Forest in southeastern Pennsylvania, US

The Hopewell Big Woods is the largest contiguous forest in southeastern Pennsylvania. Spanning northern Chester County and southern Berks County, the region is approximately 73,000 acres or 114 square miles. Most of the forest is located in the Schuylkill River watershed.

==History==
Hopewell Big Woods played a role in the iron industry’s expansion during the late 1700s and 1800s. Much of the forest was logged and used as charcoal to fuel local blast furnaces such as the Hopewell Furnace, Joanna Furnace, Reading Furnace and the Warwick Furnace.

There are thirty-five sites located in the Hopewell Big Woods that are listed on the National Register of Historic Places.

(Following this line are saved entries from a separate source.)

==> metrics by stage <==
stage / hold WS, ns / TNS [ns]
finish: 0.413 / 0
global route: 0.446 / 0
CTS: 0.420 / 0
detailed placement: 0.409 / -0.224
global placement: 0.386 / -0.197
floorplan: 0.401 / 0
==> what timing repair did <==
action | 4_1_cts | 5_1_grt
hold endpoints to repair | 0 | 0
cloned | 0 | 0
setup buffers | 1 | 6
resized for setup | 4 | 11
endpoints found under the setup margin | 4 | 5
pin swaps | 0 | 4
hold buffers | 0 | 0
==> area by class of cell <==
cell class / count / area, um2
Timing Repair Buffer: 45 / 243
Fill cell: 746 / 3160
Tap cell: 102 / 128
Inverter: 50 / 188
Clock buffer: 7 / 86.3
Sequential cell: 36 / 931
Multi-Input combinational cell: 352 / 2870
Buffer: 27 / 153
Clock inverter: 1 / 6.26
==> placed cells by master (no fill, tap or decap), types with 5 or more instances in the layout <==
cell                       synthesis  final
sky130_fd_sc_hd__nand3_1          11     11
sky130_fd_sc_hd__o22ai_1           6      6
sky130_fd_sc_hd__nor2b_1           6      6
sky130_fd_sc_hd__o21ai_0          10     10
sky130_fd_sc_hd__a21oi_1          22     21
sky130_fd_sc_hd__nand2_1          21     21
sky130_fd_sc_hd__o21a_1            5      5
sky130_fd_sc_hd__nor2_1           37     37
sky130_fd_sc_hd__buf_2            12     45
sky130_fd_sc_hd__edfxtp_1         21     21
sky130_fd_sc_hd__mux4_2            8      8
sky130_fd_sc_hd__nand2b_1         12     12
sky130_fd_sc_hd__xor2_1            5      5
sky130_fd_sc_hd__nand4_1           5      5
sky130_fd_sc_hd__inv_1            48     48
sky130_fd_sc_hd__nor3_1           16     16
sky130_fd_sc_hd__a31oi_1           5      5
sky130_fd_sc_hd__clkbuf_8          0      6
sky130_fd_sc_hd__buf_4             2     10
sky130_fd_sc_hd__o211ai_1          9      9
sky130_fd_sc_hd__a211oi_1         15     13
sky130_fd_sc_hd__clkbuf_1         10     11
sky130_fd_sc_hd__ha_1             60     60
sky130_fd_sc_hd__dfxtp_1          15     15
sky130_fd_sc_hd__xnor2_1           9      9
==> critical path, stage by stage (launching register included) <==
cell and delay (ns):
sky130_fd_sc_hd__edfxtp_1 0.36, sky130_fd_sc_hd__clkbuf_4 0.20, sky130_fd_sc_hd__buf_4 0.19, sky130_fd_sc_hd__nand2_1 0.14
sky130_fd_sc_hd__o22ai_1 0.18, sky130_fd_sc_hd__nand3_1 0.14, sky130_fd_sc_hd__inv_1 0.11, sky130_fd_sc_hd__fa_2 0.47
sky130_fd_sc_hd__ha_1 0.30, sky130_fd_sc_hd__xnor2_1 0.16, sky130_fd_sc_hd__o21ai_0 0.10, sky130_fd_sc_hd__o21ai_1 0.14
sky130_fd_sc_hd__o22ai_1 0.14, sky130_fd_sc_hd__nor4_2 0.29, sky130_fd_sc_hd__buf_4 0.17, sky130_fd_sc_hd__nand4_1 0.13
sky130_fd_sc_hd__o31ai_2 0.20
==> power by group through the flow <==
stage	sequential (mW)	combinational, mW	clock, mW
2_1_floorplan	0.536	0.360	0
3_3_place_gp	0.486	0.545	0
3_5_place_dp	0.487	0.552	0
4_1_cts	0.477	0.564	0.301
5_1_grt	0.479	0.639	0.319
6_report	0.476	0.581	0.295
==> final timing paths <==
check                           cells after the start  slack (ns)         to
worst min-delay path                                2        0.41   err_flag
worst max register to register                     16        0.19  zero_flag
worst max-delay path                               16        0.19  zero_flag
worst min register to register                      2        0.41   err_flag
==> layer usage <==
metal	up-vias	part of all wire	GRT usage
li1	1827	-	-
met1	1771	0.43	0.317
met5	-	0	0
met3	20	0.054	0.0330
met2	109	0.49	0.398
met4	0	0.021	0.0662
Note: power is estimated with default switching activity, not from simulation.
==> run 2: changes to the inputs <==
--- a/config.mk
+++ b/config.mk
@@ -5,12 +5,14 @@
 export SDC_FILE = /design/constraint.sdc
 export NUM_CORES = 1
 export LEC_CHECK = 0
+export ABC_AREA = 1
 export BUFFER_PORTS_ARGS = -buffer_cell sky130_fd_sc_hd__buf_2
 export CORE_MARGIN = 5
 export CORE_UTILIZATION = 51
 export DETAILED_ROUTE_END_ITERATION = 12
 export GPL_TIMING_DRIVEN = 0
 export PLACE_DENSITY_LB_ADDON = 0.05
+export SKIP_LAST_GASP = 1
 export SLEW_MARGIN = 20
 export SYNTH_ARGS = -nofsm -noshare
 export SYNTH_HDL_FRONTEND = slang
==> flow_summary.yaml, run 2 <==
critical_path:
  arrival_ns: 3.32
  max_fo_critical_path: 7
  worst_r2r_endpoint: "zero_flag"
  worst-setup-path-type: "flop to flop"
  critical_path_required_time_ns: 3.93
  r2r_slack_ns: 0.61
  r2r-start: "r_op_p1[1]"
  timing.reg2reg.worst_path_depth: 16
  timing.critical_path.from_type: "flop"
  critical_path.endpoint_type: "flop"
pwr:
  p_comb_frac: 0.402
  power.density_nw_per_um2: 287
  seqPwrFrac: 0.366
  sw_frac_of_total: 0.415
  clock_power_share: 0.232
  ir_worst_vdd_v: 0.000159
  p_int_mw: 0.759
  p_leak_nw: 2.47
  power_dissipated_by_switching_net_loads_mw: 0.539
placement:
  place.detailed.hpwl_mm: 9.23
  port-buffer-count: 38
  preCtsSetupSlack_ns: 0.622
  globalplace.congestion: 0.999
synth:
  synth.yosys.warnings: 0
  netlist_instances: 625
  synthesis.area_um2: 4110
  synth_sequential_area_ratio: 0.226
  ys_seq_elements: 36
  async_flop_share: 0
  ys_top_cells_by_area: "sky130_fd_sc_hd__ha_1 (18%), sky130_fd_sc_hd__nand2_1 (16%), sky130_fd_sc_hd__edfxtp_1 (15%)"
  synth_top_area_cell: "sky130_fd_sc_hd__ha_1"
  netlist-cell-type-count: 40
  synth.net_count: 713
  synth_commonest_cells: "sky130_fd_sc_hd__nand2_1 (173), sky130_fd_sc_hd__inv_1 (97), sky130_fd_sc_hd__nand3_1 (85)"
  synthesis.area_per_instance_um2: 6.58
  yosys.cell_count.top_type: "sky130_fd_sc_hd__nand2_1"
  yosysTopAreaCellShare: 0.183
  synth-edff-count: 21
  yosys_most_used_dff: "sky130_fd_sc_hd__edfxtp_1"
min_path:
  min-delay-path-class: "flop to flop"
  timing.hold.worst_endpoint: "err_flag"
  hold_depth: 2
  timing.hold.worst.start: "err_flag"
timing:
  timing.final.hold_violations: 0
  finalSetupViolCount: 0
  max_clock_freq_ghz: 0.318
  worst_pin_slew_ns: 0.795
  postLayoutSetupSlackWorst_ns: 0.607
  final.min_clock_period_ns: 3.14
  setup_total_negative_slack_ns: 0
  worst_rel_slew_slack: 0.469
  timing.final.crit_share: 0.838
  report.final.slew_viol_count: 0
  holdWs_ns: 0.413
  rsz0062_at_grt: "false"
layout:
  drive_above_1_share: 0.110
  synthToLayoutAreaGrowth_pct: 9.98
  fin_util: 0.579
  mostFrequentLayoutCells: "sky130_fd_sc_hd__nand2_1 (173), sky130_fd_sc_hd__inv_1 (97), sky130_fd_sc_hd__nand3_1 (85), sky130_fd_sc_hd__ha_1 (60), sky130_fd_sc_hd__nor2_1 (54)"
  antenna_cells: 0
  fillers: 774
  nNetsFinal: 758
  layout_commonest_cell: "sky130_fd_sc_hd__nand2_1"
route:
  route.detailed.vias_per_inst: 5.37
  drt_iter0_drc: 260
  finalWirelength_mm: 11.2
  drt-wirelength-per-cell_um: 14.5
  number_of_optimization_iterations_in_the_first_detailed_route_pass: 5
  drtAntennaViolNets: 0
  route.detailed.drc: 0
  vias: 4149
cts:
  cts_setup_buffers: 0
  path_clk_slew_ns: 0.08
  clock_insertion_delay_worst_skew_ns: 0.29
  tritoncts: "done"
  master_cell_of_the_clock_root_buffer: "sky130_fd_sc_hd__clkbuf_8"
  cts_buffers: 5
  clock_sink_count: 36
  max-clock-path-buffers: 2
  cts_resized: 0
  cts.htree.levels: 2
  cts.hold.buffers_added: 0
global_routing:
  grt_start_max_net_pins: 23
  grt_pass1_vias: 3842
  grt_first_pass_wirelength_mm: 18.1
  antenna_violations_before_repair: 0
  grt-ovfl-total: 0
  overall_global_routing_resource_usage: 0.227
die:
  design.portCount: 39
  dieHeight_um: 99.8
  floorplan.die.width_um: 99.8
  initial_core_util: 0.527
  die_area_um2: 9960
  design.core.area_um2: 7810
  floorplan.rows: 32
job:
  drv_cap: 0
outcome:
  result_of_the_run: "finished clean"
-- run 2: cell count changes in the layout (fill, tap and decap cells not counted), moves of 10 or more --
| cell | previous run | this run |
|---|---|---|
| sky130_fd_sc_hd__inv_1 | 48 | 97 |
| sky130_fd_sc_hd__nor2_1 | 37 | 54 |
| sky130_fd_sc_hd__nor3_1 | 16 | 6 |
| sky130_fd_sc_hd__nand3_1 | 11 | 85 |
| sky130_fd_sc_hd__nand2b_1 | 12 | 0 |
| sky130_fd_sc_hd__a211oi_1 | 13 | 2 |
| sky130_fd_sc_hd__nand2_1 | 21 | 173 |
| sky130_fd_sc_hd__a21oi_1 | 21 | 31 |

==Hopewell Big Woods Partnership==
Led by French & Pickering Creeks Conservation Trust, the Hopewell Big Woods Partnership is an organizational network of over thirty government agencies, municipal entities, private non-profits, local businesses, individual landowners and other regional stakeholders interested in the conservation of the Hopewell Big Woods. The Partnership seeks to protect the many natural, cultural, and historic resources while encouraging recreation and economic development. Since the Partnership was formed in 2001, six goals have been established to guide conservation work in the region:
1. Forest Conservation
2. Water Conservation
3. Rare and Endangered Species Conservation
4. Recreation Resources
5. Compatible Economic Development
6. Historic and Cultural Resources
Based on workshops with local residents, the Partnership has identified an interest in improving the regional trail system and distributing information on such a system.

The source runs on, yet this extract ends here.